Un altro tipo di memoria corporea risiede in quei movimenti che ripetendosi più e più volte in circostanze analoghe a poco a poco diventano caratteristici di una persona. Anche questi movimenti trattengono al loro interno l’antica emozione che li aveva messi in moto. In questi movimenti è contenuta una reazione emotiva antica che persiste nel tempo, una modalità di reagire a rimproveri, a delusioni, a dolori, a paure, una modalità nata nella nostra infanzia o adolescenza. Se un movimento ci aiuta ad esorcizzare antiche sensazioni negative, finisce per diventare un’abitudine che rimane. Ci sono persone che compiono continuamente piccoli movimenti, piccoli scatti, per un’ansia strisciante che mina la loro tranquillità, altre che compiono frequentemente movimenti che richiamano energia dal basso verso l’alto. Si toccano spesso il volto, i capelli, gli occhi. Spesso sono individui eccessivamente cerebrali, razionali, che controllano molto i movimenti del corpo e l’espressione delle proprie emozioni. Questi stessi individui di solito soffrono di cefalee, infiammazioni alla gola, congiuntiviti, sinusiti. I movimenti caratteristici sono una fonte molto ricca di informazioni sullo stato reale e profondo delle persone.

Un’altra importante funzione della memoria corporea è il respiro . Il respiro rappresenta un importante “regolatore generale” dell’organismo, poiché agisce in modo diretto sugli equilibri dei sistemi interni, fra cui il neurovegetativo, il battito cardiaco e il circuito dell’ansia. Le sue alterazioni permanenti hanno perciò effetti notevoli sul benessere (o viceversa sul disagio) e sul livello profondo delle emozioni.

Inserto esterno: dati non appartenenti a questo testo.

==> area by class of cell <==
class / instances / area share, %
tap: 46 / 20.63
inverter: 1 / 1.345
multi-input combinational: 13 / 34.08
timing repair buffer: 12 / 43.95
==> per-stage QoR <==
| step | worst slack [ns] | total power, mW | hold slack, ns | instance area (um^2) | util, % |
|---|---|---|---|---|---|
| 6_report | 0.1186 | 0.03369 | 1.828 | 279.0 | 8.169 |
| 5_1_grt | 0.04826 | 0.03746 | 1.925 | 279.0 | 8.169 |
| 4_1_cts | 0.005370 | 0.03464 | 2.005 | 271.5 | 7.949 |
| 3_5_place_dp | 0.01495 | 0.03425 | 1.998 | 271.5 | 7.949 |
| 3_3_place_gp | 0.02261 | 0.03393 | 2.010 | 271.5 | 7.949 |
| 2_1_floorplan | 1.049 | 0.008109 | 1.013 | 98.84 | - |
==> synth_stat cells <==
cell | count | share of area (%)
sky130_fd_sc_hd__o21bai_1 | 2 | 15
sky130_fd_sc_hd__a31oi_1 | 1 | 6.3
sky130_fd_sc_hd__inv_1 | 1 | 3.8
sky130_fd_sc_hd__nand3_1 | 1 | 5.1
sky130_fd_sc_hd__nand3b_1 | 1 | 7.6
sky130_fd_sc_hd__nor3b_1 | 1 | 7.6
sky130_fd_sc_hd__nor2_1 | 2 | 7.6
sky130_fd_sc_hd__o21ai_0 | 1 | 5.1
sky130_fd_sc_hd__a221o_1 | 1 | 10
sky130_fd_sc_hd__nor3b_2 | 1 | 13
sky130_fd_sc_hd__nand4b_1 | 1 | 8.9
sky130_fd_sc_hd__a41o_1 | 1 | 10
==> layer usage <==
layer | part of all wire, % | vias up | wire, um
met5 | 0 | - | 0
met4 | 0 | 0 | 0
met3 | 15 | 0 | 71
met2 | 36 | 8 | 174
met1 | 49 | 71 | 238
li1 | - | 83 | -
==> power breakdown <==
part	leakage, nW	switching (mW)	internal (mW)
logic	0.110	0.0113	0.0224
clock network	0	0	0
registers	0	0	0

Un respiro mozzato, bloccato in fase inspiratoria, è il tipico effetto di una paura che impedisce il libero movimento del diaframma; un respiro che va tutto verso l’alto ( nella parte alta del torace) mostra una spinta inconsapevole ad affrontare sempre il mondo di petto; una respirazione affannosa è fonte di una sensazione soffusa di ansia; un respiro sottile non porta sufficiente energia e sufficiente vigore. A volte si esagera ispirando troppo e troppo velocemente, “inghiottendo” l’aria, e troncando così gran parte della capacità di movimento verso l’esterno: si rimane in questo modo bloccati, senza energia. Altre volte si espira in modo lento ed estremamente controllato anestetizzando gran parte delle sensazioni, diminuendo la capacità di contatto, creando distacco eccessivo.

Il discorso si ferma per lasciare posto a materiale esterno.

File: run.sh
#!/bin/bash
# OpenROAD 26Q1-2900-gdf79404cd8, Yosys 0.63+post, stock flow scripts
make -C /OpenROAD-flow-scripts/flow DESIGN_CONFIG=/design/flow/config.mk WORK_HOME=/design/flow/orfs finish
File: config.mk
export PLATFORM = sky130hd
export DESIGN_NAME = main_ALU
export DESIGN_NICKNAME = main_ALU
export VERILOG_FILES = /design/flow/design.v
export SDC_FILE = /design/flow/constraint.sdc
export NUM_CORES = 4
export LEC_CHECK = 1
export CORE_UTILIZATION = 30
File: constraint.sdc
current_design main_ALU

set clk_period 12.1
set clk_io_pct 0.2

create_clock -name clk0 -period $clk_period

set non_clock_inputs [all_inputs -no_clocks]
set_input_delay [expr $clk_period * $clk_io_pct] -clock clk0 $non_clock_inputs
set_output_delay [expr $clk_period * $clk_io_pct] -clock clk0 [all_outputs]
File: design.v
module main_ALU(ALUOut, zero_flag, SrcA, SrcB, ALUCtrl);
	output reg [15:0]ALUOut;
	output reg zero_flag;
	input [15:0]SrcA,SrcB;
	input [2:0]ALUCtrl;
	wire carry_out;
	wire [15:0]temp_outA, temp_outB, temp_outC, temp_outD, temp_outE, temp_outF, temp_inB;
	wire temp_zero;
	reg cin;
    assign temp_inB = (ALUCtrl&3'b100)?(~SrcB):(SrcB);
	sixteenbitadder s1(temp_outA,carry_out,SrcA,temp_inB,cin);
	sixteenbitor o1(temp_outB,SrcA,SrcB);
	sixteenbitnand n1(temp_outC,SrcA,SrcB);
	sll_barrel_shifter s2(temp_outD,SrcA,SrcB[3:0]);
	slr_barrel_shifter s3(temp_outE,SrcA,SrcB[3:0]);
	sar_barrel_shifter s4(temp_outF,SrcA,SrcB[3:0]);
	always @(*) begin
	case(ALUCtrl)
		3'b000:
		begin
			ALUOut = temp_outD;
		end
		3'b001:
		begin
			ALUOut = temp_outE;
		end
		3'b010:
		begin
			ALUOut = temp_outF;
		end
		3'b011:
		begin
			ALUOut = temp_outA;
			cin = 0;
		end
		3'b100:
		begin
			ALUOut = temp_outA;
			cin = 1;
		end
		3'b101:
		begin
			ALUOut = temp_outB;
		end
		3'b110:
		begin
			ALUOut = temp_outC;
		end
		default:
			ALUOut = 16'b0;
	endcase
	end
	always @(*) begin
	if(~|(ALUOut))
				zero_flag = 1'b1;
			else
				zero_flag = 1'b0;
	end
endmodule	
module fulladder(a,b,cin,sum,cout);
	output sum,cout;
	input a,b,cin;
	assign sum = (a ^ b ^ cin);
	assign cout= (a & b)|(cin & a)|(b & cin);
endmodule
module sixteenbitadder(Sum,cout,A,B,cin);
	output [15:0] Sum;
	output cout;
	input [15:0] A,B;
	input cin;
	wire [15:0] c;
	fulladder f0(A[0],B[0],cin,Sum[0],c[0]);
	fulladder f1(A[1],B[1],c[0],Sum[1],c[1]);
	fulladder f2(A[2],B[2],c[1],Sum[2],c[2]);
	fulladder f3(A[3],B[3],c[2],Sum[3],c[3]);
	fulladder f4(A[4],B[4],c[3],Sum[4],c[4]);
	fulladder f5(A[5],B[5],c[4],Sum[5],c[5]);
	fulladder f6(A[6],B[6],c[5],Sum[6],c[6]);
	fulladder f7(A[7],B[7],c[6],Sum[7],c[7]);
	fulladder f8(A[8],B[8],c[7],Sum[8],c[8]);
	fulladder f9(A[9],B[9],c[8],Sum[9],c[9]);
	fulladder f10(A[10],B[10],c[9],Sum[10],c[10]);
	fulladder f11(A[11],B[11],c[10],Sum[11],c[11]);
	fulladder f12(A[12],B[12],c[11],Sum[12],c[12]);
	fulladder f13(A[13],B[13],c[12],Sum[13],c[13]);
	fulladder f14(A[14],B[14],c[13],Sum[14],c[14]);
	fulladder f15(A[15],B[15],c[14],Sum[15],c[15]);
	assign cout = c[15];
endmodule
module sixteenbitnand(out,in1,in2);
	output [15:0]out;
	input [15:0]in1,in2;
	nand n0(out[0],in1[0],in2[0]);
	nand n1(out[1],in1[1],in2[1]);
	nand n2(out[2],in1[2],in2[2]);
	nand n3(out[3],in1[3],in2[3]);
	nand n4(out[4],in1[4],in2[4]);
	nand n5(out[5],in1[5],in2[5]);
	nand n6(out[6],in1[6],in2[6]);
	nand n7(out[7],in1[7],in2[7]);
	nand n8(out[8],in1[8],in2[8]);
	nand n9(out[9],in1[9],in2[9]);
	nand n10(out[10],in1[10],in2[10]);
	nand n11(out[11],in1[11],in2[11]);
	nand n12(out[12],in1[12],in2[12]);
	nand n13(out[13],in1[13],in2[13]);
	nand n14(out[14],in1[14],in2[14]);
	nand n15(out[15],in1[15],in2[15]);
endmodule
module sixteenbitor(out,in1,in2);
	output[15:0]out;
	input [15:0]in1,in2;
	or o0(out[0],in1[0],in2[0]);
	or o1(out[1],in1[1],in2[1]);
	or o2(out[2],in1[2],in2[2]);
	or o3(out[3],in1[3],in2[3]);
	or o4(out[4],in1[4],in2[4]);
	or o5(out[5],in1[5],in2[5]);
	or o6(out[6],in1[6],in2[6]);
	or o7(out[7],in1[7],in2[7]);
	or o8(out[8],in1[8],in2[8]);
	or o9(out[9],in1[9],in2[9]);
	or o10(out[10],in1[10],in2[10]);
	or o11(out[11],in1[11],in2[11]);
	or o12(out[12],in1[12],in2[12]);
	or o13(out[13],in1[13],in2[13]);
	or o14(out[14],in1[14],in2[14]);
	or o15(out[15],in1[15],in2[15]);
endmodule
module slr_barrel_shifter(q,in,sel);
	output [15:0]q;
	input [15:0]in;
	input[3:0]sel;
	mux m0(q[0],in,sel);
	mux m1(q[1],{1'b0,in[15:1]},sel);
	mux m2(q[2],{2'b0,in[15:2]},sel);
	mux m3(q[3],{3'b0,in[15:3]},sel);
	mux m4(q[4],{4'b0,in[15:4]},sel);
	mux m5(q[5],{5'b0,in[15:5]},sel);
	mux m6(q[6],{6'b0,in[15:6]},sel);
	mux m7(q[7],{7'b0,in[15:7]},sel);
	mux m8(q[8],{8'b0,in[15:8]},sel);
	mux m9(q[9],{9'b0,in[15:9]},sel);
	mux m10(q[10],{10'b0,in[15:10]},sel);
	mux m11(q[11],{11'b0,in[15:11]},sel);
	mux m12(q[12],{12'b0,in[15:12]},sel);
	mux m13(q[13],{13'b0,in[15:13]},sel);
	mux m14(q[14],{14'b0,in[15:14]},sel);
	mux m15(q[15],{15'b0,in[15]},sel);
endmodule
module sar_barrel_shifter(q,in,sel);
	output [15:0]q;
	input [15:0]in;
	input[3:0]sel;
	mux m0(q[0],in,sel);
	mux m1(q[1],{in[15],in[15:1]},sel);
	mux m2(q[2],{{2{in[15]}},in[15:2]},sel);
	mux m3(q[3],{{3{in[15]}},in[15:3]},sel);
	mux m4(q[4],{{4{in[15]}},in[15:4]},sel);
	mux m5(q[5],{{5{in[15]}},in[15:5]},sel);
	mux m6(q[6],{{6{in[15]}},in[15:6]},sel);
	mux m7(q[7],{{7{in[15]}},in[15:7]},sel);
	mux m8(q[8],{{8{in[15]}},in[15:8]},sel);
	mux m9(q[9],{{9{in[15]}},in[15:9]},sel);
	mux m10(q[10],{{10{in[15]}},in[15:10]},sel);
	mux m11(q[11],{{11{in[15]}},in[15:11]},sel);
	mux m12(q[12],{{12{in[15]}},in[15:12]},sel);
	mux m13(q[13],{{13{in[15]}},in[15:13]},sel);
	mux m14(q[14],{{14{in[15]}},in[15:14]},sel);
	mux m15(q[15],{{15{in[15]}},in[15]},sel);
endmodule
module sll_barrel_shifter(q,in,sel);
	output [15:0]q;
	input [15:0]in;
	input[3:0]sel;
	l_mux m0(q[0],{in[0],15'b0},sel);
	l_mux m1(q[1],{in[1:0],14'b0},sel);
	l_mux m2(q[2],{in[2:0],13'b0},sel);
	l_mux m3(q[3],{in[3:0],12'b0},sel);
	l_mux m4(q[4],{in[4:0],11'b0},sel);
	l_mux m5(q[5],{in[5:0],10'b0},sel);
	l_mux m6(q[6],{in[6:0],9'b0},sel);
	l_mux m7(q[7],{in[7:0],8'b0},sel);
	l_mux m8(q[8],{in[8:0],7'b0},sel);
	l_mux m9(q[9],{in[9:0],6'b0},sel);
	l_mux m10(q[10],{in[10:0],5'b0},sel);
	l_mux m11(q[11],{in[11:0],4'b0},sel);
	l_mux m12(q[12],{in[12:0],3'b0},sel);
	l_mux m13(q[13],{in[13:0],2'b0},sel);
	l_mux m14(q[14],{in[14:0],1'b0},sel);
	l_mux m15(q[15],in,sel);
endmodule
module l_mux(y,in,sel);
	input[15:0]in;
	output y;
	reg y;
	input [3:0]sel;
	always @(sel) begin
		if (sel==4'd0)
			y = in[15];
		else if (sel==4'd1)
			y = in[14];
		else if (sel==4'd2)
			y = in[13];
		else if (sel==4'd3)
			y = in[12];
		else if (sel==4'd4)
			y = in[11];
		else if (sel==4'd5)
			y = in[10];
		else if (sel==4'd6)
			y = in[9];
		else if (sel==4'd7)
			y = in[8];
		else if (sel==4'd8)
			y = in[7];
		else if (sel==4'd9)
			y = in[6];
		else if (sel==4'd10)
			y = in[5];
		else if (sel==4'd11)
			y = in[4];
		else if (sel==4'd12)
			y = in[3];
		else if (sel==4'd13)
			y = in[2];
		else if (sel==4'd14)
			y = in[1];
		else if (sel==4'd15)
			y = in[0];
    end
  endmodule
module mux(y,in,sel);
	input[15:0]in;
	output y;
	reg y;
	input [3:0]sel;
	always @(sel) begin
		if (sel==4'd0)
			y = in[0];
		else if (sel==4'd1)
			y = in[1];
		else if (sel==4'd2)
			y = in[2];
		else if (sel==4'd3)
			y = in[3];
		else if (sel==4'd4)
			y = in[4];
		else if (sel==4'd5)
			y = in[5];
		else if (sel==4'd6)
			y = in[6];
		else if (sel==4'd7)
			y = in[7];
		else if (sel==4'd8)
			y = in[8];
		else if (sel==4'd9)
			y = in[9];
		else if (sel==4'd10)
			y = in[10];
		else if (sel==4'd11)
			y = in[11];
		else if (sel==4'd12)
			y = in[12];
		else if (sel==4'd13)
			y = in[13];
		else if (sel==4'd14)
			y = in[14];
		else if (sel==4'd15)
			y = in[15];
    end
 endmodule
==> impl_metrics.json <==
{
  "cp-start-kind": "input port",
  "grt_pass1_vias": 5181,
  "antenna_found_initial": 0,
  "first_pass_iters": 8,
  "hold_viol_final": 0,
  "min-delay-path-class": "input port to primary output",
  "floorplanUtilization_pct": 31.1,
  "drt-wirelength-per-cell_um": 20.3,
  "portBuffers": 52,
  "status": "finished clean",
  "drv_slew": 0,
  "die_w_um": 131,
  "unclocked_pins": 48,
  "hold_path_end": "zero_flag",
  "path_class": "input port to primary output",
  "crit_path_max_fanout": 2,
  "postSynthAreaPerCell_um2": 6.84,
  "p_sw_mw": 0.134,
  "worstPathRequired_ns": 9.68,
  "numSynthFlops": 48,
  "endpoint_kind": "primary output",
  "io_pins": 52,
  "synth-edff-count": 0,
  "hold_path_depth": 5,
  "grt_usage_pct": 23.8,
  "p_sw_share_pct": 53.5,
  "die_area_mm2": 0.0172,
  "core_mm2": 0.0161,
  "intPower_mw": 0.116,
  "grt_pass1_wl_um": 30300,
  "drt_iter0_drc": 861,
  "min_period_ns": 11.83,
  "untimed_endpoints": 48,
  "rsz0062_at_grt": "false",
  "gr-total-overflow": 0,
  "synthArstFlopShare_pct": 0,
  "hpwl_um": 14200,
  "place_inst": 994,
  "fin_crit_sh_pct": 97.7,
  "postLayoutSetupSlackWorst_ns": 0.275,
  "antenna_left": 0,
  "arrival_ns": 9.41,
  "syn_inst": 731,
  "rows": 46,
  "combPwrFrac_pct": 92.0,
  "tns_ns": 0,
  "yosys-stat-area_mm2": 0.00500,
  "routed_via_density": 5.91,
  "pwr-share-clk_pct": 0,
  "hp-start": "ALUCtrl[0]",
  "antenna_cells": 0,
  "drc": 0,
  "instances_no_fill": 995,
  "die_h_um": 131,
  "synthFlopType": "dlxtn_1",
  "pwr-share-seq_pct": 8.0,
  "grt_max_degree": 66,
  "gp_congestion": 1.00,
  "via_count": 5878,
  "design_area_mm2": 0.00590,
  "holdWs_ns": 5.84,
  "warning_count": 32,
  "postCtsHoldBufs": 0,
  "power_mw": 0.251,
  "leakage_nw": 2.31,
  "fin_util_pct": 36.7,
  "ir_drop_mv": 0.0194,
  "fmax_mhz": 84.6,
  "wl_um": 20200,
  "maxCapViolations": 0,
  "p_per_area_mw_per_mm2": 42.5,
  "ys_cells": 731,
  "dp_slack_ns": -0.884,
  "relSlewSlack_pct": 34.8,
  "place_area_mm2": 0.00585,
  "setup_violations": 0,
  "yosysUniqueCellTypes": 74,
  "syn_to_final_growth_pct": 17.9,
  "yosysWarnings": 3,
  "syn_area_mm2": 0.00500,
  "worstMarginPinSlew_ns": 0.976,
  "drive_gt1_share_pct": 11.0
}
final cells by class:
type                    instances  area (um2)
fillers                      1687       10200
inverters                      15        56.3
multi-input cells             625        4060
flip-flops and latches         48         721
well taps                     216         270
repair buffers                 91         787
critical path: stages:
cell and delay [ns]:
clkdlybuf4s15_2 0.23, inv_2 0.09, fa_1 0.17, inv_1 0.05
fa_2 0.34, fa_2 0.44, fa_2 0.40, fa_2 0.41
fa_2 0.41, fa_2 0.35, fa_2 0.35, fa_2 0.35
fa_2 0.35, fa_2 0.35, fa_2 0.38, fa_2 0.35
fa_1 0.36, inv_1 0.08, fa_1 0.17, inv_1 0.04
mux4_2 0.43, mux2_4 0.29, nor4_2 0.13, nand2_1 0.09
nor4_2 0.14, dlygate4sd2_1 0.23
synthesized netlist by cell type (14+ instances only):
master / number / area (um2)
inv_1: 14 / 52.6
buf_2: 21 / 105
a21oi_1: 58 / 290
a221oi_1: 16 / 140
mux2i_1: 15 / 150
a22oi_1: 34 / 255
fa_1: 15 / 300
nor2_1: 71 / 267
dlxtn_1: 47 / 706
nand2_1: 86 / 323
o21ai_0: 55 / 275
clkbuf_1: 54 / 203
nand2b_1: 14 / 87.6
cells by family (layout without fill, tap and decap cells):
logic type | count (synthesis) | count (layout) | share of synthesized area [%]
multiplexers | 30 | 30 | 7.36
AND-OR/OR-AND | 270 | 270 | 36.8
adder cells (fa/ha/maj) | 15 | 15 | 6.01
XOR/XNOR | 17 | 17 | 2.98
latches | 48 | 48 | 14.4
buffers and inverters | 104 | 106 | 8.88
AND/OR/NAND/NOR | 246 | 246 | 23.5
other | 1 | 47 | 0.0750
layer usage:
layer | vias up | track usage, % | wire length, um
met1 | 2594 | 35.3 | 8450
met4 | 0 | 6.15 | 682
met3 | 75 | 7.36 | 2920
li1 | 2759 | - | -
met2 | 450 | 33.5 | 8130
met5 | - | 0 | 0
repair_timing:
item / in CTS / in global routing
endpoints found under the setup margin: 3 / 0
resized: 20 / 0
setup buffers: 1 / 0
worst max-delay path by stage:
stage	startpoint	endpoint	slack, ns	depth (start not counted)
CTS	SrcA[0]	zero_flag	0.25	26
global route	SrcA[0]	zero_flag	0.01	26
finish	SrcA[0]	zero_flag	0.27	26
power by group through the flow:
stage     Combinational, mW  Clock [mW]  Sequential, mW
5_1_grt               0.251           0          0.0208
6_report              0.231           0          0.0201
4_1_cts               0.226           0          0.0201
cell usage in the layout, fill, tap and decap left out, drive strengths merged, types with 8 or more instances in the layout:
cell type	synthesis	layout
a211oi	11	11
a21oi	58	58
a221oi	16	16
a22oi	34	34
buf	34	44
clkdlybuf4s50	0	44
conb	1	47
dlxtn	47	47
fa	15	15
inv	14	14
mux2	11	11
mux2i	15	15
nand2	86	86
nand2b	14	14
nand3	12	12
nand4	12	12
nor2	71	71
nor2b	12	12
o211ai	8	8
o21ai	55	55
o22ai	12	12
xor2	13	13
Power figures rest on the tool's default switching activity, not on a simulated workload.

Gli effetti della memoria corporea

Il problema principale, che è di fondamentale importanza sottolineare, è che questa nostra memoria corporea ha effetto sia sull’esterno che sull’interno. Capita allora di trovarci imprigionati in relazioni che non ci soddisfano o ci fanno soffrire, capita che le altre persone vedano in noi aspetti e tratti che noi non riusciamo a riconoscere, capita di non riuscire a trasmettere efficacemente agli altri ciò che vorremmo invece comunicare; ma capita anche di sentirci costantemente a disagio, di sentirci pervasi da stati d’animo negativi che non capiamo da dove possano provenire, capita di non essere capaci di lasciarci andare e viverci le emozioni. La memoria corporea è in effetti una continua fonte che rinnova, a nostra insaputa, vecchie paure, vecchie rabbie, stati d’animo di sconfitta e di rassegnazione, ansie, dolori e dispiaceri, sensazioni di inadeguatezza, vecchie modalità di controllo. Ci sembra che le antiche vicende siano ormai superate, ma in realtà continuiamo a portarcene dentro gli effetti. La memoria corporea è il tramite che rende queste vicende ancora attive, ancora piene di significato e di carica emotiva, come se fossero presenti ancora oggi.

Per questo lo specialista che utilizza questo approccio lavora anche per sciogliere queste tracce nel corpo, liberare i vissuti incapsulati, ripristinare il funzionamento pieno e mobile, in modo che le antiche vicende diventino veramente “storia”, rimangano vive sì ma nei ricordi e non come fonte attuale di emozioni negative.